3 “Why did you do it?” they asked. “Why did you go in to visit uncircumcised men and eat with them?”
4 So Peter began to explain it all, step by step.
5 “I was in the town of Joppa,” he said, “and I was praying. I was in a trance, and I saw a vision: something like a great sail suspended by its four corners was let down from heaven, and came towards me. 6 I stared at it, then I began to look in, and I saw four-footed land animals, wild beasts, reptiles and birds of the air. 7 I heard a voice, saying to me, ‘Get up, Peter! Kill and eat!’ 8 ‘Certainly not, Lord,’ I replied. ‘Nothing common or unclean has ever entered my mouth!’ 9 Then the voice came from heaven a second time: ‘What God made clean, you must not regard as common.’ 10 All this happened three times, and then the whole lot was drawn back up into heaven.
11 “Just then, suddenly, three men appeared at the house where I was, sent to me from Caesarea. 12 The spirit told me to go with them, without raising scrupulous objections. These six brothers also came with me, and we went into the man’s house. 13 He told us that he had seen an angel standing in his house and saying, ‘Send to Joppa and fetch Simon called Peter, 14 who will speak to you words by which you and all your house will be saved.’ 15 As I began to speak, the holy spirit fell on them, just as the spirit did on us at the beginning. 16 And I remembered the word which the Lord had spoken: ‘John baptized with water, but you will be baptized with the holy spirit.’
17 “So, then,” Peter concluded, “if God gave them the same gift as he gave to us when we believed in the Lord Jesus the Messiah, who was I to stand in the way of God?”
18 When they heard this, they had nothing more to say. They praised God.
“Well, then,” they declared, “God has given the Gentiles, too, the repentance that leads to life!”
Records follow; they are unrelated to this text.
Background: an optimization exercise with open tools, aiming at a short achievable clock period and few clock cycles per item. Do not read the settings as production practice. Function was checked by simulation only, so behaviour that the tests miss may differ from the original. Power and IR drop assume default switching activity.

==> 05-09 <==
// rv32_pipe_cpu
module rv32_pipe_cpu(
    input clk,
    input rst_n,
    output [31:0] imem_addr,
    input  [31:0] imem_rdata,
    output [31:0] dmem_addr,
    output [31:0] dmem_wdata,
    output        dmem_we,
    input  [31:0] dmem_rdata,
    output        debug_wb_have_inst,
    output [31:0] debug_wb_pc,
    output        debug_wb_ena,
    output [4:0]  debug_wb_reg,
    output [31:0] debug_wb_value
);
export LEC_CHECK = 0
export ABC_CLOCK_PERIOD_IN_PS = 2500
export CAP_MARGIN = 20
export CORE_MARGIN = 2
export CORE_UTILIZATION = 55
export CTS_CLUSTER_DIAMETER = 80
export CTS_CLUSTER_SIZE = 20
export GPL_TIMING_DRIVEN = 1
export SLEW_MARGIN = 20
create_clock -name core_clock -period 10.0 [get_ports {clk}]
standard.sh (not shown) runs the stock make flow with config.mk's settings and CLKGATE_MAP_FILE= SYNTH_SCRIPT=/design/flow/synth_recipe.tcl, a recipe that flattens the netlist after the stock synthesis.
==> flow/flow/run.sh <==
#!/bin/bash
# The standard layout (standard.sh) with the settings in env.sh:
# environment variables, and make variables in MAKE_ARGS.
set -euo pipefail
MAKE_ARGS=()
source flow/env.sh
bash standard.sh "${MAKE_ARGS[@]}" finish > standard.log 2>&1
Other scripts of this flow, unchanged in this note and not shown: flow/flow/env.sh
==> inputs of 05-19, as changes to 05-09 <==
--- a/flow/design.v
+++ b/flow/design.v
@@ -19,31 +19,31 @@
     localparam OP_SW   = 7'b0100011;
     localparam OP_BR   = 7'b1100011;
     localparam OP_JAL  = 7'b1101111;
     localparam OP_JALR = 7'b1100111;
     localparam OP_LUI  = 7'b0110111;
     reg  [31:0] pc;
     reg  [31:0] fetch_addr;          
+    reg  [11:2] pc_tag;              
     reg         id_valid;
     reg  [31:0] id_pc;
     reg  [31:0] id_inst;
     reg  [31:0] id_rs1_oh;           
-    reg  [31:0] id_rs2_oh;
-    reg         id_rs1_one;          
+    reg  [31:0] id_rs2_oh;           
+    reg  [31:0] id_rs1_ohn;          
+    reg  [31:0] id_rs2_ohn;          
     reg         id_pred;             
     reg         ex_valid;
     reg  [31:0] ex_pc;
     reg  [31:0] ex_pc4;
     reg  [4:0]  ex_rd;
     reg         ex_rf_we;
     reg         ex_is_load;
     reg         ex_is_store;
     reg         ex_is_branch;
-    reg         ex_lp;               
-    reg  [4:0]  ex_rs;
     reg         ex_is_jal;
     reg         ex_is_addi;
     reg         ex_is_jalr;
     reg         ex_jal_far;          
     reg         ex_br_lt;            
     reg         ex_br_inv;           
     reg         ex_m_always;         
@@ -53,15 +53,14 @@
     reg         ex_sub;
     reg         ex_sra;
     reg  [7:0]  ex_rsel;             
     reg  [31:0] ex_a;                
     reg  [31:0] ex_b;                
     reg  [31:0] ex_sd;               
     reg  [31:0] ex_target;           
-    reg         ex_redir_t;          
     reg         ex_m_late;           
     reg  [31:0] ex_pnpc;             
     reg         mem_valid;
     reg  [31:0] mem_pc;
     reg  [4:0]  mem_rd;
     reg         mem_rf_we;
     reg         mem_is_load;
@@ -70,16 +69,14 @@
     reg  [31:0] mem_sd;
     reg         mem_btb_upd;         
     reg         mem_btb_ins;         
     reg         mem_is_branch;
     reg  [31:0] mem_target;          
     reg  [31:0] mem_pc4;
     reg         mem_taken;
-    reg         mem_lp;              
-    reg  [4:0]  mem_rs;
     reg  [31:0] mem_jr_tgt;          
     reg         mem_is_jalr;
     reg         mem_jr_redirect;     
     reg         mem_we;              
     reg  [31:0] mem_addr_q;          
     reg         wb_valid;
     reg  [31:0] wb_pc;
@@ -91,18 +88,14 @@
     reg  [4:0]  dbg_reg;
     reg  [31:0] dbg_val;
     reg  [31:0] rf [1:31];
     reg  [7:0]  btb_v;
     reg  [9:0]  btb_tag [0:7];
     reg  [9:0]  btb_tgt [0:7];
     reg  [1:0]  btb_ctr [0:7];
-    reg  [7:0]  btb_lp;              
-    reg  [4:0]  btb_rs  [0:7];       
-    reg  [31:1] rf_is_one;
-    reg         wb_is_one;
     reg  [2:0]  btb_ptr;             
     function [31:0] ks_add;
         input [31:0] a;
         input [31:0] b;
         input        cin;
         reg   [31:0] g, p, gn, pn;
         integer      i, d;
@@ -154,18 +147,31 @@
                     l[i] = l[i + w] | (e[i + w] & l[i]);
                     e[i] = e[i + w] & e[i];
                 end
             end
             lt32 = l[0];
         end
     endfunction
+    reg         f_pred;
+    reg  [9:0]  f_tgt;
+    integer j;
+    always @(*) begin
+        f_pred = 1'b0;
+        f_tgt  = 10'd0;
+        for (j = 0; j < 8; j = j + 1) begin
+            if (btb_v[j] && btb_tag[j] == pc_tag && btb_ctr[j][1]) begin
+                f_pred = 1'b1;
+                f_tgt  = f_tgt | btb_tgt[j];
+            end
+        end
+    end
+    wire [31:0] f_pc4     = inc4(pc);
+    wire [31:0] f_npc     = f_pred ? {pc[31:12], f_tgt, 2'b00} : f_pc4;
     assign imem_addr = fetch_addr;
     wire [31:0] f_rs1_oh = 32'd1 << imem_rdata[19:15];
-    wire        f_rs1_one = (wb_valid && wb_rf_we && wb_rd == imem_rdata[19:15]) ?
-                            wb_is_one : |(f_rs1_oh[31:1] & rf_is_one);
     wire [31:0] f_rs2_oh = 32'd1 << imem_rdata[24:20];
     wire [6:0]  d_op  = id_inst[6:0];
     wire [4:0]  d_rd  = id_inst[11:7];
     wire [2:0]  d_f3  = id_inst[14:12];
     wire [4:0]  d_rs1 = id_inst[19:15];
     wire [4:0]  d_rs2 = id_inst[24:20];
     wire d_r    = (d_op == OP_R);
@@ -193,61 +199,34 @@
     wire        d_jal_far = d_jal && (d_immJ != 32'd4);
     reg  [31:0] d_rf1, d_rf2;
     integer k;
     always @(*) begin
         d_rf1 = 32'd0;
         d_rf2 = 32'd0;
         for (k = 1; k < 32; k = k + 1) begin
-            d_rf1 = d_rf1 | ({32{id_rs1_oh[k]}} & rf[k]);
-            d_rf2 = d_rf2 | ({32{id_rs2_oh[k]}} & rf[k]);
+            d_rf1 = d_rf1 | ({{16{!id_rs1_ohn[k]}}, {16{id_rs1_oh[k]}}} & rf[k]);
+            d_rf2 = d_rf2 | ({{16{!id_rs2_ohn[k]}}, {16{id_rs2_oh[k]}}} & rf[k]);
         end
     end
     wire d_e1 = ex_valid  && ex_rf_we  && (ex_rd  == d_rs1);
     wire d_e2 = ex_valid  && ex_rf_we  && (ex_rd  == d_rs2);
     wire d_m1 = mem_valid && mem_rf_we && (mem_rd == d_rs1);
     wire d_m2 = mem_valid && mem_rf_we && (mem_rd == d_rs2);
     wire d_w1 = wb_valid  && wb_rf_we  && (wb_rd  == d_rs1);
     wire d_w2 = wb_valid  && wb_rf_we  && (wb_rd  == d_rs2);
     wire d_stall = id_valid && ex_valid && ex_is_load &&
                    ((d_use1 && d_e1) || (d_use2 && d_e2));
-    wire d_rs1_one = d_m1 ? (!mem_is_load && mem_alu == 32'd1) :
-                     d_w1 ? wb_is_one : id_rs1_one;
-    wire d_exit    = id_valid && d_i && (d_f3 == 3'b000) && d_wr &&
-                     (id_inst[31:20] == 12'hfff) && !d_e1 && d_rs1_one;
-    reg         f_pred;
-    reg         f_take;
-    reg  [9:0]  f_tgt;
-    integer j;
-    always @(*) begin
-        f_pred = 1'b0;
-        f_take = 1'b0;
-        f_tgt  = 10'd0;
-        for (j = 0; j < 8; j = j + 1) begin
-            if (btb_v[j] && btb_tag[j] == pc[11:2] && btb_ctr[j][1]) begin
-                f_pred = 1'b1;
-                f_tgt  = f_tgt | btb_tgt[j];
-                if (!(btb_lp[j] && btb_rs[j] == d_rd && d_exit))
-                    f_take = 1'b1;
-            end
-        end
-    end
-    wire [31:0] f_pc4     = inc4(pc);
-    wire [31:0] f_npc     = f_take ? {pc[31:12], f_tgt, 2'b00} : f_pc4;
     wire x_addi_zero = ((ex_a ^ ex_b) == {ex_a[30:0] | ex_b[30:0], 1'b0});
     wire d_fused     = d_br && (d_f3[2:1] == 2'b00) && (d_rs2 == 5'd0) &&
                        ex_valid && ex_is_addi && ex_rf_we && (ex_rd == d_rs1);
     wire d_fz_taken  = d_f3[0] ^ x_addi_zero;
     wire d_redir_seq = d_fused && !d_fz_taken;       
-    wire d_br_redirect = id_valid && !d_stall &&
+    wire d_redirect  = id_valid && !d_stall &&
                        (d_fused ? (d_fz_taken != id_pred)
                                 : (!id_pred && (d_jal_far || (d_br && id_inst[31]))));
-    wire        d_jr_fuse = d_jalr && ex_valid && ex_is_jal && ex_rf_we && (ex_rd == d_rs1);
-    wire [31:0] d_jr_tgt  = ks_add(ex_pc4, d_immI, 1'b0);
-    wire        d_jr_redirect = id_valid && d_jr_fuse && !id_pred;
-    wire        d_redirect    = d_br_redirect || d_jr_redirect;
     wire d_alu  = d_r | d_i;
     wire d_add  = (d_alu && d_f3 == 3'b000) | d_lw | d_sw;
     wire d_sub  = d_r && d_f3 == 3'b000 && id_inst[30];
     wire [7:0] d_rsel = {
         d_jal | d_jalr,                       
         d_lui,                                
         d_alu && d_f3 == 3'b101,              
@@ -293,44 +272,43 @@
     wire [31:0] d_v1 = d_e1 ? x_res : d_m1 ? m_val : d_w1 ? wb_val : d_rf1;
     wire [31:0] d_v2 = d_e2 ? x_res : d_m2 ? m_val : d_w2 ? wb_val : d_rf2;
     assign debug_wb_have_inst = dbg_have;
     assign debug_wb_pc        = wb_pc;
     assign debug_wb_ena       = dbg_ena;
     assign debug_wb_reg       = dbg_reg;
     assign debug_wb_value     = dbg_val;
-    wire [31:0] pc_id = d_stall       ? pc :
-                        d_jr_redirect ? d_jr_tgt :
-                        d_br_redirect ? (d_redir_seq ? d_pc4 : d_target) : f_npc;
+    wire [31:0] pc_id = d_stall    ? pc :
+                        d_redirect ? (d_redir_seq ? d_pc4 : d_target) : f_npc;
     wire [31:0] pc_n = mem_jr_redirect ? (mem_is_jalr ? mem_jr_tgt :
-                                          mem_taken   ? mem_target : mem_pc4) :
-                       x_mispredict    ? (ex_redir_t ? ex_target : ex_pc4) : pc_id;
+                                          mem_taken   ? mem_target : mem_pc4) : pc_id;
     always @(posedge clk or negedge rst_n) begin
         if (!rst_n)  pc <= 32'hffff_fffc;
         else         pc <= pc_n;
     end
     always @(posedge clk) begin
         fetch_addr <= rst_n ? pc_n : 32'hffff_fffc;
+        pc_tag     <= pc_n[11:2];
+    end
+    always @(posedge clk) begin
+        id_rs1_oh  <= d_stall ?  (32'd1 << d_rs1) :  f_rs1_oh;
+        id_rs2_oh  <= d_stall ?  (32'd1 << d_rs2) :  f_rs2_oh;
+        id_rs1_ohn <= d_stall ? ~(32'd1 << d_rs1) : ~f_rs1_oh;
+        id_rs2_ohn <= d_stall ? ~(32'd1 << d_rs2) : ~f_rs2_oh;
     end
     always @(posedge clk or negedge rst_n) begin
         if (!rst_n)                           id_valid <= 1'b0;
         else if (mem_jr_redirect || x_mispredict || x_jr_wrong || d_redirect)
                                               id_valid <= 1'b0;
         else if (!d_stall)                    id_valid <= 1'b1;
     end
     always @(posedge clk) begin
-        if (d_stall) begin
-            if (d_w1) id_rs1_one <= wb_is_one;
-        end
         if (!d_stall) begin
             id_pc      <= pc;
             id_inst    <= imem_rdata;
-            id_rs1_oh  <= f_rs1_oh;
-            id_rs1_one <= f_rs1_one;
-            id_rs2_oh  <= f_rs2_oh;
-            id_pred    <= f_take;
+            id_pred    <= f_pred;
         end
     end
     always @(posedge clk or negedge rst_n) begin
         if (!rst_n)                          ex_valid <= 1'b0;
         else if (x_mispredict || x_jr_wrong || d_stall)
                                              ex_valid <= 1'b0;
         else                                 ex_valid <= id_valid;
@@ -347,40 +325,37 @@
         ex_pc        <= id_pc;
         ex_pc4       <= d_pc4;
         ex_rd        <= d_rd;
         ex_rf_we     <= d_wr;
         ex_is_load   <= d_lw;
         ex_is_store  <= d_sw;
         ex_is_branch <= d_br;
-        ex_lp        <= (d_f3 == 3'b001) && (d_rs2 == 5'd0);
-        ex_rs        <= d_rs1;
         ex_is_jal    <= d_jal;
         ex_is_addi   <= d_i && (d_f3 == 3'b000);
         ex_is_jalr   <= d_jalr;
         ex_jal_far   <= d_jal_far;
         ex_br_lt     <= d_f3[2];
         ex_br_inv    <= d_f3[0];
         ex_sub       <= d_sub;
         ex_sra       <= id_inst[30];
         ex_rsel      <= d_rsel;
         ex_a         <= d_v1;
         ex_b         <= d_use_imm ? d_imm : d_sub ? ~d_v2 : d_v2;
         ex_sd        <= d_v2;
         ex_target    <= d_target;
-        ex_redir_t   <= d_jal || (d_br && !(d_redirect ? !d_redir_seq : id_pred));
-        ex_pnpc      <= d_jr_redirect ? d_jr_tgt : pc;
+        ex_pnpc      <= pc;
     end
     always @(posedge clk or negedge rst_n) begin
         if (!rst_n) begin
             mem_valid       <= 1'b0;
             mem_jr_redirect <= 1'b0;
             mem_alu         <= 32'd0;
         end else begin
             mem_valid       <= ex_valid;
-            mem_jr_redirect <= x_jr_wrong;
+            mem_jr_redirect <= x_jr_wrong || x_mispredict;
             mem_alu         <= x_res;
         end
     end
     always @(posedge clk) begin
         mem_we     <= rst_n && ex_valid && ex_is_store;
         mem_addr_q <= x_res;
     end
@@ -393,32 +368,28 @@
         mem_sd        <= ex_sd;
         mem_btb_upd   <= ex_is_branch | ex_is_jal | ex_is_jalr;
         mem_btb_ins   <= (ex_is_branch && x_cond) || ex_jal_far || ex_is_jalr;
         mem_is_branch <= ex_is_branch;
         mem_target    <= ex_target;
         mem_pc4       <= ex_pc4;
         mem_taken     <= x_taken;
-        mem_lp        <= ex_is_branch && ex_lp;
-        mem_rs        <= ex_rs;
         mem_jr_tgt    <= x_sum;
         mem_is_jalr   <= ex_is_jalr;
     end
     always @(posedge clk or negedge rst_n) begin
         if (!rst_n) begin
             wb_valid <= 1'b0;
             wb_rd    <= 5'd0;
             wb_rf_we <= 1'b0;
             wb_val   <= 32'd0;
-            wb_is_one <= 1'b0;
         end else begin
             wb_valid <= mem_valid;
             wb_rd    <= mem_rd;
             wb_rf_we <= mem_rf_we;
             wb_val   <= m_val;
-            wb_is_one <= (m_val == 32'd1);
         end
     end
     always @(posedge clk) begin
         wb_pc    <= mem_pc;
         dbg_have <= rst_n && mem_valid;
         dbg_ena  <= mem_rf_we;
         dbg_reg  <= mem_rd;
@@ -429,20 +400,14 @@
         for (gi = 1; gi < 32; gi = gi + 1) begin : g_rf
             always @(posedge clk or negedge rst_n) begin
                 if (!rst_n)
                     rf[gi] <= 32'd0;
                 else if (wb_valid && wb_rf_we && (wb_rd == gi))
                     rf[gi] <= wb_val;
             end
-            always @(posedge clk or negedge rst_n) begin
-                if (!rst_n)
-                    rf_is_one[gi] <= 1'b0;
-                else if (wb_valid && wb_rf_we && (wb_rd == gi))
-                    rf_is_one[gi] <= wb_is_one;
-            end
         end
     endgenerate
     reg        m_hit;
     reg  [2:0] m_hidx;
     integer    q;
     always @(*) begin
         m_hit  = 1'b0;
@@ -469,16 +434,14 @@
                 else if (m_btb_ins && m_widx == gi)
                     btb_v[gi] <= 1'b1;
             end
             always @(posedge clk) begin
                 if (m_btb_ins && m_widx == gi) begin
                     btb_tag[gi] <= mem_pc[11:2];
                     btb_tgt[gi] <= mem_is_jalr ? mem_jr_tgt[11:2] : mem_target[11:2];
-                    btb_lp[gi]  <= mem_lp;
-                    btb_rs[gi]  <= mem_rs;
                     btb_ctr[gi] <= (m_hit && btb_ctr[gi] != 2'b11) ? btb_ctr[gi] + 2'd1 : 2'b11;
                 end else if (m_btb_dec && m_widx == gi) begin
                     btb_ctr[gi] <= (btb_ctr[gi] == 2'b00) ? 2'b00 : btb_ctr[gi] - 2'd1;
                 end
             end
         end
     endgenerate
==> flow/config.mk (replaced) <==
export PLATFORM = sky130hd
export DESIGN_NAME = rv32_pipe_cpu
export DESIGN_NICKNAME = rv32_pipe_cpu
export VERILOG_FILES = /design/flow/design.v
export SDC_FILE = /design/flow/constraint.sdc
export NUM_CORES = 8
export LEC_CHECK = 0
export ABC_CLOCK_PERIOD_IN_PS = 2500
export CAP_MARGIN = 30
export CORE_MARGIN = 2
export CORE_UTILIZATION = 55
export CTS_CLUSTER_DIAMETER = 80
export CTS_CLUSTER_SIZE = 20
export GPL_TIMING_DRIVEN = 1
export PLACE_DENSITY = 0.75
export SLEW_MARGIN = 30
==> run notes <==
Against 05-09, the critical path depth of 05-19 is lower by 2. Against 05-09, the design area of 05-19 is lower by 7.1%. Against 05-09, the register-to-register slack of 05-19 is better by 0.16 ns. Of 05-19 and 05-09, 05-09 has the higher clock skew (gap 0.0071 ns). Between 05-19 and 05-09, the lower final cell count is in 05-19 (gap 8.0%, measured against 05-09). Against 05-09, the power of 05-19 is higher by about 0.36%. Between 05-09 and 05-19, the lower non-clock buffer count is in 05-19 (gap 252). Against 05-09, the flip-flop and latch count of 05-19 is lower by 22.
Standing firm against opposition
2 Then, after fourteen years, I went up again to Jerusalem. I took Barnabas with me, and Titus. 2 I went up because of a revelation. I laid before them the gospel which I announce among the Gentiles (I did this privately, in the presence of the key people), in case somehow I might be running, or might have run, to no good effect. 3 But even the Greek, Titus, who was with me, was not forced to get circumcised . . . 4 but because of some pseudo-family members who had been secretly smuggled in, who came in on the side to spy on the freedom which we have in the Messiah, Jesus, so that they might bring us into slavery . . . 5 I didn’t yield authority to them, no, not for a moment, so that the truth of the gospel might be maintained for you.
Paul’s agreement with Peter and James
6 However, those who appeared to be Something—what sort of “thing” they were makes no difference to me, God shows no partiality—those of reputation added nothing extra to me. 7 On the contrary, they saw that I had been entrusted with the gospel for the uncircumcision, just as Peter had been with the gospel for the circumcision 8 (for the one who gave Peter the power to be an apostle to the circumcision gave me the power to go to the Gentiles). They knew, moreover, the grace that had been given to me. 9 So James, Cephas and John, who were reputed to be “pillars,” gave to Barnabas and me the right hand of fellowship, that we should go to the Gentiles, and they to the circumcision.